* **TASK INSTRUCTIONS**
Your answer must be every line of the data that contains "typedef".

* **INPUT**
===== src/rtl/plot_fb_pkg.sv =====
// Purpose : shared types and helpers for the framebuffer write stage (160x120, 3-bit colour).
// Contents: pixel_t request record, pix_addr linear address, on_screen range check.
// Optional: on_screen is only used when PLOT_FB_CLIP_EN is defined.
package plot_fb_pkg;

   localparam int SCREEN_W  = 160;
   localparam int SCREEN_H  = 120;
   localparam int FB_ADDR_W = 15;

   typedef struct packed {
      logic [7:0] x;
      logic [6:0] y;
      logic [2:0] colour;
   } pixel_t;

   // y*160 + x as two shifts and adds; 15 bits hold 119*160+159 = 19199.
   function automatic logic [FB_ADDR_W-1:0] pix_addr(input pixel_t p);
      logic [FB_ADDR_W-1:0] y_w;
      logic [FB_ADDR_W-1:0] x_w;
      y_w = FB_ADDR_W'(p.y);
      x_w = FB_ADDR_W'(p.x);
      return (y_w << 7) + (y_w << 5) + x_w;
   endfunction

   function automatic logic on_screen(input logic [7:0] x, input logic [6:0] y);
      return (int'(x) < SCREEN_W) && (int'(y) < SCREEN_H);
   endfunction

endpackage


===== src/rtl/plot_fifo.sv =====
// Purpose : generic synchronous FIFO, DEPTH entries (power of two), element type T.
// Latency : pushed entry visible at head_o the cycle after the push; head_o is a combinational read.
// Backpr. : push ignored when full, pop ignored when empty; clr_i empties it at the next edge.
// Ports   : clk, rst (async high), clr_i, push_i/push_dat_i, pop_i, head_o, full_o, empty_o, count_o.
module plot_fifo #(
   parameter int  DEPTH = 8,
   parameter type T     = plot_fb_pkg::pixel_t,
   localparam int AW    = $clog2(DEPTH),
   localparam int CW    = $clog2(DEPTH) + 1
) (
   input  logic          clk,
   input  logic          rst,
   input  logic          clr_i,
   input  logic          push_i,
   input  T              push_dat_i,
   input  logic          pop_i,
   output T              head_o,
   output logic          full_o,
   output logic          empty_o,
   output logic [CW-1:0] count_o
);

   T              mem_q [DEPTH];
   logic [AW-1:0] wr_ptr_q, wr_ptr_d;
   logic [AW-1:0] rd_ptr_q, rd_ptr_d;
   logic [CW-1:0] count_q, count_d;
   logic          do_push, do_pop;

   assign full_o  = (count_q == CW'(DEPTH));
   assign empty_o = (count_q == '0);
   assign count_o = count_q;
   assign head_o  = mem_q[rd_ptr_q];

   assign do_push = push_i && !full_o;
   assign do_pop  = pop_i && !empty_o;

   always_comb begin
      wr_ptr_d = wr_ptr_q;
      rd_ptr_d = rd_ptr_q;
      count_d  = count_q;
      if (clr_i) begin
         wr_ptr_d = '0;
         rd_ptr_d = '0;
         count_d  = '0;
      end else begin
         // Pointers wrap naturally because DEPTH is a power of two.
         if (do_push) wr_ptr_d = wr_ptr_q + 1'b1;
         if (do_pop)  rd_ptr_d = rd_ptr_q + 1'b1;
         if (do_push && !do_pop)      count_d = count_q + 1'b1;
         else if (!do_push && do_pop) count_d = count_q - 1'b1;
      end
   end

   always_ff @(posedge clk or posedge rst) begin
      if (rst) begin
         wr_ptr_q <= '0;
         rd_ptr_q <= '0;
         count_q  <= '0;
      end else begin
         wr_ptr_q <= wr_ptr_d;
         rd_ptr_q <= rd_ptr_d;
         count_q  <= count_d;
      end
   end

   // Storage needs no reset: only entries below count_q are ever read.
   always_ff @(posedge clk) begin
      if (do_push && !clr_i) mem_q[wr_ptr_q] <= push_dat_i;
   end

endmodule


===== src/rtl/plot_fb_writer.sv =====
// Purpose : clips drawer pixels, buffers them in plot_fifo and issues linear framebuffer writes.
// Latency : in_plot in cycle 0 (idle) -> fb_we in cycle 2; one write per cycle while fb_busy=0.
// Backpr. : fb_busy stalls the held write; a full FIFO drops new requests (drop_count), in_ready advisory.
// Ports   : clk, rst (async high), flush, in_x/in_y/in_colour/in_plot, in_ready,
//           fb_addr/fb_wdata/fb_we, fb_busy, drop_count, clip_count.
// Macro   : PLOT_FB_CLIP_EN enables off-screen rejection and clip_count; otherwise clip_count=0.
module plot_fb_writer
   import plot_fb_pkg::*;
#(
   parameter int DEPTH = 8
) (
   input  logic                 clk,
   input  logic                 rst,
   input  logic                 flush,
   input  logic [7:0]           in_x,
   input  logic [6:0]           in_y,
   input  logic [2:0]           in_colour,
   input  logic                 in_plot,
   output logic                 in_ready,
   output logic [FB_ADDR_W-1:0] fb_addr,
   output logic [2:0]           fb_wdata,
   output logic                 fb_we,
   input  logic                 fb_busy,
   output logic [7:0]           drop_count,
   output logic [7:0]           clip_count
);

   localparam int CW = $clog2(DEPTH) + 1;

   pixel_t               in_pix, head_pix;
   logic                 fifo_full, fifo_empty;
   logic [CW-1:0]        fifo_count;
   logic                 clip_hit, req_ok, push, pop, drop_evt;

   logic                 out_vld_q,  out_vld_d;
   logic [FB_ADDR_W-1:0] out_addr_q, out_addr_d;
   logic [2:0]           out_dat_q,  out_dat_d;
   logic [7:0]           drop_q,     drop_d;

   assign in_pix = '{x: in_x, y: in_y, colour: in_colour};

`ifdef PLOT_FB_CLIP_EN
   logic [7:0] clip_q, clip_d;
   assign clip_hit = !on_screen(in_x, in_y);
`else
   assign clip_hit = 1'b0;
`endif

   // A request made during flush is discarded silently, so it feeds no counter.
   assign req_ok   = in_plot && !flush && !clip_hit;
   // Fullness is judged on the registered count: a same-cycle pop does not make room.
   assign push     = req_ok && !fifo_full;
   assign drop_evt = req_ok && fifo_full;
   // Refill the output register when it is idle or its write completes this cycle.
   assign pop      = !flush && !fifo_empty && (!out_vld_q || !fb_busy);

   plot_fifo #(
      .DEPTH (DEPTH),
      .T     (pixel_t)
   ) u_fifo (
      .clk        (clk),
      .rst        (rst),
      .clr_i      (flush),
      .push_i     (push),
      .push_dat_i (in_pix),
      .pop_i      (pop),
      .head_o     (head_pix),
      .full_o     (fifo_full),
      .empty_o    (fifo_empty),
      .count_o    (fifo_count)
   );

   always_comb begin
      out_vld_d  = out_vld_q;
      out_addr_d = out_addr_q;
      out_dat_d  = out_dat_q;
      if (flush) begin
         out_vld_d = 1'b0;
      end else if (pop) begin
         out_vld_d  = 1'b1;
         out_addr_d = pix_addr(head_pix);
         out_dat_d  = head_pix.colour;
      end else if (out_vld_q && !fb_busy) begin
         out_vld_d = 1'b0;
      end
   end

   assign drop_d = (drop_evt && (drop_q != 8'hFF)) ? drop_q + 8'd1 : drop_q;

   always_ff @(posedge clk or posedge rst) begin
      if (rst) begin
         out_vld_q  <= 1'b0;
         out_addr_q <= '0;
         out_dat_q  <= '0;
         drop_q     <= '0;
      end else begin
         out_vld_q  <= out_vld_d;
         out_addr_q <= out_addr_d;
         out_dat_q  <= out_dat_d;
         drop_q     <= drop_d;
      end
   end

`ifdef PLOT_FB_CLIP_EN
   assign clip_d = (in_plot && !flush && clip_hit && (clip_q != 8'hFF)) ? clip_q + 8'd1 : clip_q;

   always_ff @(posedge clk or posedge rst) begin
      if (rst) clip_q <= '0;
      else     clip_q <= clip_d;
   end

   assign clip_count = clip_q;
`else
   assign clip_count = 8'd0;
`endif

   assign in_ready   = (fifo_count != CW'(DEPTH));
   assign fb_we      = out_vld_q;
   assign fb_addr    = out_addr_q;
   assign fb_wdata   = out_dat_q;
   assign drop_count = drop_q;

endmodule
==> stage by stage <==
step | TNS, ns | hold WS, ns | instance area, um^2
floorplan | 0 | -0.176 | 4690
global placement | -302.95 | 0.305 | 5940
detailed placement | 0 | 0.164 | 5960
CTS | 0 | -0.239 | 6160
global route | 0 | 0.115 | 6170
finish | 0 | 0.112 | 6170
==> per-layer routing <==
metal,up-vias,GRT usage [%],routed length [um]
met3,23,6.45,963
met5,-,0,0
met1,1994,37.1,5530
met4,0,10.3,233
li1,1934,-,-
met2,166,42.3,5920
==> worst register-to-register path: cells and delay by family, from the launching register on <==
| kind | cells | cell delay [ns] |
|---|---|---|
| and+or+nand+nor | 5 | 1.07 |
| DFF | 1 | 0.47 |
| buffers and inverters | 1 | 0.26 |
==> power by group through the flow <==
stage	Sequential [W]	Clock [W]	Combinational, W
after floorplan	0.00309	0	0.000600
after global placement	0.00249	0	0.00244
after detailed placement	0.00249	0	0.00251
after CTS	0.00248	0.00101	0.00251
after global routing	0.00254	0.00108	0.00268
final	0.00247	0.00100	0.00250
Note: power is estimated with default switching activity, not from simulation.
**src/rtl/asrv32_stage_ctrl.sv**
```systemverilog
// ASRV32 multi-cycle stage sequencer: fetch, decode, execute, memory, writeback,
// with trap routing for illegal opcodes, data-bus errors and memory timeouts.
`ifndef ASRV32_OPCODES
`define ASRV32_OPCODES
`define OPCODE_WIDTH 11
`define RTYPE  0
`define ITYPE  1
`define LOAD   2
`define STORE  3
`define BRANCH 4
`define JAL    5
`define JALR   6
`define LUI    7
`define AUIPC  8
`define SYSTEM 9
`define FENCE  10
`endif

module asrv32_stage_ctrl #(
   parameter int TIMEOUT = 255,
   parameter int CNT_W   = $clog2(TIMEOUT + 1)
) (
   input  logic                     i_clk,
   input  logic                     i_rst_n,
   input  logic                     i_en,
   input  logic [`OPCODE_WIDTH-1:0] i_opcode,
   input  logic [4:0]               i_rd_addr,
   input  logic                     i_imem_ack,
   input  logic                     i_dmem_ack,
   input  logic                     i_dmem_err,
   output logic                     o_imem_req,
   output logic                     o_dec_ce,
   output logic                     o_exe_ce,
   output logic                     o_dmem_req,
   output logic                     o_dmem_we,
   output logic                     o_rd_we,
   output logic                     o_pc_we,
   output logic                     o_instret,
   output logic                     o_trap,
   output logic [1:0]               o_trap_cause,
   output logic [31:0]              o_minstret,
   output logic [2:0]               o_state
);

   typedef enum logic [2:0] {
      S_IDLE      = 3'd0,
      S_FETCH     = 3'd1,
      S_DECODE    = 3'd2,
      S_EXECUTE   = 3'd3,
      S_MEMORY    = 3'd4,
      S_WRITEBACK = 3'd5,
      S_TRAP      = 3'd6
   } state_t;

   state_t           state_q;
   logic [CNT_W-1:0] cnt_q;
   logic             dmem_we_q;
   logic             rd_we_q;
   logic [1:0]       cause_q;
   logic [31:0]      minstret_q;

   logic illegal;
   logic is_mem;
   logic rd_we_dec;
   logic timeout;

   // A legal opcode has exactly one bit set: non-zero and clear of its lowest set bit.
   assign illegal   = (i_opcode == '0) ||
                      ((i_opcode & (i_opcode - `OPCODE_WIDTH'(1))) != '0);
   assign is_mem    = i_opcode[`LOAD] | i_opcode[`STORE];
   assign rd_we_dec = (i_rd_addr != 5'd0) &&
                      !(i_opcode[`STORE] | i_opcode[`BRANCH] |
                        i_opcode[`FENCE] | i_opcode[`SYSTEM]);
   assign timeout   = (cnt_q == CNT_W'(TIMEOUT - 1));

   always_ff @(posedge i_clk or negedge i_rst_n) begin
      if (!i_rst_n) begin
         state_q    <= S_IDLE;
         cnt_q      <= '0;
         dmem_we_q  <= 1'b0;
         rd_we_q    <= 1'b0;
         cause_q    <= 2'd0;
         minstret_q <= 32'd0;
      end else begin
         case (state_q)
            S_IDLE: begin
               cnt_q <= '0;
               if (i_en) state_q <= S_FETCH;
            end
            S_FETCH: begin
               if (i_imem_ack) begin
                  state_q <= S_DECODE;
                  cnt_q   <= '0;
               end else if (timeout) begin
                  state_q <= S_TRAP;
                  cause_q <= 2'd3;
                  cnt_q   <= '0;
               end else begin
                  cnt_q <= cnt_q + 1'b1;
               end
            end
            S_DECODE: state_q <= S_EXECUTE;
            S_EXECUTE: begin
               // Decoder outputs are registered by now; capture what later stages need.
               cnt_q     <= '0;
               dmem_we_q <= i_opcode[`STORE];
               rd_we_q   <= rd_we_dec;
               if (illegal) begin
                  state_q <= S_TRAP;
                  cause_q <= 2'd1;
               end else if (is_mem) begin
                  state_q <= S_MEMORY;
               end else begin
                  state_q <= S_WRITEBACK;
               end
            end
            S_MEMORY: begin
               if (i_dmem_err) begin
                  state_q <= S_TRAP;
                  cause_q <= 2'd2;
                  cnt_q   <= '0;
               end else if (i_dmem_ack) begin
                  state_q <= S_WRITEBACK;
                  cnt_q   <= '0;
               end else if (timeout) begin
                  state_q <= S_TRAP;
                  cause_q <= 2'd3;
                  cnt_q   <= '0;
               end else begin
                  cnt_q <= cnt_q + 1'b1;
               end
            end
            S_WRITEBACK: begin
               minstret_q <= minstret_q + 32'd1;
               cause_q    <= 2'd0;
               cnt_q      <= '0;
               state_q    <= i_en ? S_FETCH : S_IDLE;
            end
            S_TRAP:  state_q <= S_IDLE;
            default: state_q <= S_IDLE;
         endcase
      end
   end

   assign o_imem_req   = (state_q == S_FETCH);
   assign o_dec_ce     = (state_q == S_DECODE);
   assign o_exe_ce     = (state_q == S_EXECUTE);
   assign o_dmem_req   = (state_q == S_MEMORY);
   assign o_dmem_we    = (state_q == S_MEMORY) && dmem_we_q;
   assign o_rd_we      = (state_q == S_WRITEBACK) && rd_we_q;
   assign o_pc_we      = (state_q == S_WRITEBACK);
   assign o_instret    = (state_q == S_WRITEBACK);
   assign o_trap       = (state_q == S_TRAP);
   assign o_trap_cause = cause_q;
   assign o_minstret   = minstret_q;
   assign o_state      = state_q;

endmodule
```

* **TASK ANSWER**
   typedef struct packed {
   typedef enum logic [2:0] {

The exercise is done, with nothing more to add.